防衛省沖縄防衛局は10日、米海兵隊が沖縄県名護市辺野古沖合のキャンプ・シュワブ訓練水域で、21日にもパラシュート降下訓練を行うと県に伝えた。実施は2009年以来とみられる。県によると、米側は「現下の安全保障環境を踏まえた」と説明。県の玉元宏一朗基地対策課長は記者団に「地元住民の不安を低減するよう説明を尽くしてほしい」と求めた。
玉元氏は「なぜこのタイミングで再開するのかについて、もう少し具体的な理由を知りたい」と述べ、訓練の賛否は今後判断するとした。
日米は1996年の日米特別行動委員会(SACO)最終報告で、降下訓練を米軍伊江島補助飛行場(伊江村)で行うと合意した。一方、今回は水域で実施されるため、防衛局はSACO合意の対象外としている。
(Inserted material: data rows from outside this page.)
**src/rtl/hsv_to_rgb888_assert.svh**
```systemverilog
// Assertion macros for the HSV to RGB888 converter.
// Used by rtl/hsv_to_rgb888.sv; bodies are empty when SYNTH is defined.
`ifndef HSV_TO_RGB888_ASSERT_SVH
`define HSV_TO_RGB888_ASSERT_SVH

`ifndef SYNTH
`define HSV_ASSERT(lbl, clk, rstn, prop) \
  lbl: assert property (@(posedge clk) disable iff (!rstn) (prop)) \
    else $error("hsv_to_rgb888 assertion failed");
`define HSV_ASSERT_NEXT(lbl, clk, rstn, pre, post) \
  lbl: assert property (@(posedge clk) disable iff (!rstn) (pre) |=> (post)) \
    else $error("hsv_to_rgb888 assertion failed");
`else
`define HSV_ASSERT(lbl, clk, rstn, prop)
`define HSV_ASSERT_NEXT(lbl, clk, rstn, pre, post)
`endif

`endif

```
**src/rtl/hsv_pkg.sv**
```systemverilog
// Shared constants and types for the HSV to RGB888 converter.
// No dependencies; imported by hsv_term and hsv_to_rgb888.
`timescale 1ns / 1ps

package hsv_pkg;

  localparam int unsigned FRAC_BITS = 16;
  localparam int unsigned IN_W      = FRAC_BITS + 2;
  localparam int unsigned V_W       = FRAC_BITS + 1;
  localparam int unsigned T_W       = FRAC_BITS + 3;
  localparam int unsigned W_W       = FRAC_BITS + 8;
  localparam int unsigned M_W       = 2 * FRAC_BITS + 1;
  localparam int unsigned HI_W      = W_W + V_W;
  localparam int unsigned LO_W      = W_W + FRAC_BITS;
  localparam int unsigned GREY_W    = IN_W + 8;

  localparam int unsigned ONE        = 1 << FRAC_BITS;
  localparam int unsigned GREY_LIMIT = (3 * ONE + 999) / 1000;
  localparam int unsigned CH_MAX     = 255;

  localparam logic [M_W-1:0] ONE_SQ = M_W'(1) << (2 * FRAC_BITS);

  typedef enum logic [2:0] {
    SEC_0 = 3'd0,
    SEC_1 = 3'd1,
    SEC_2 = 3'd2,
    SEC_3 = 3'd3,
    SEC_4 = 3'd4,
    SEC_5 = 3'd5
  } sector_e;

endpackage

```
**src/rtl/hsv_term.sv**
```systemverilog
// One channel term: floor(w * m / 2^(3*FRAC_BITS)) with two split products.
// Depends on hsv_pkg; products registered on en_i, term out of the registers.
`timescale 1ns / 1ps

module hsv_term import hsv_pkg::*; (
  input  logic           clk_i,
  input  logic           en_i,
  input  logic [W_W-1:0] w_i,
  input  logic [M_W-1:0] m_i,
  output logic [7:0]     term_o
);

  logic [HI_W-1:0] hi_q, hi_d;
  logic [LO_W-1:0] lo_q, lo_d;
  logic [HI_W-1:0] sum;

  assign hi_d = HI_W'(w_i) * HI_W'(m_i[M_W-1:FRAC_BITS]);
  assign lo_d = LO_W'(w_i) * LO_W'(m_i[FRAC_BITS-1:0]);

  always_ff @(posedge clk_i) begin
    if (en_i) begin
      hi_q <= hi_d;
      lo_q <= lo_d;
    end
  end

  assign sum    = hi_q + HI_W'(lo_q[LO_W-1:FRAC_BITS]);
  assign term_o = sum[2*FRAC_BITS+7:2*FRAC_BITS];

endmodule

```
降下訓練は、日米が例外と位置付けたはずの嘉手納基地(嘉手納町など)での実施が常態化しており、県や地元自治体が強く反発している。
辺野古では、普天間飛行場(宜野湾市)の移設作業が進められている。海兵隊は07年2月と09年10月にも、同訓練水域で降下訓練を実施していた。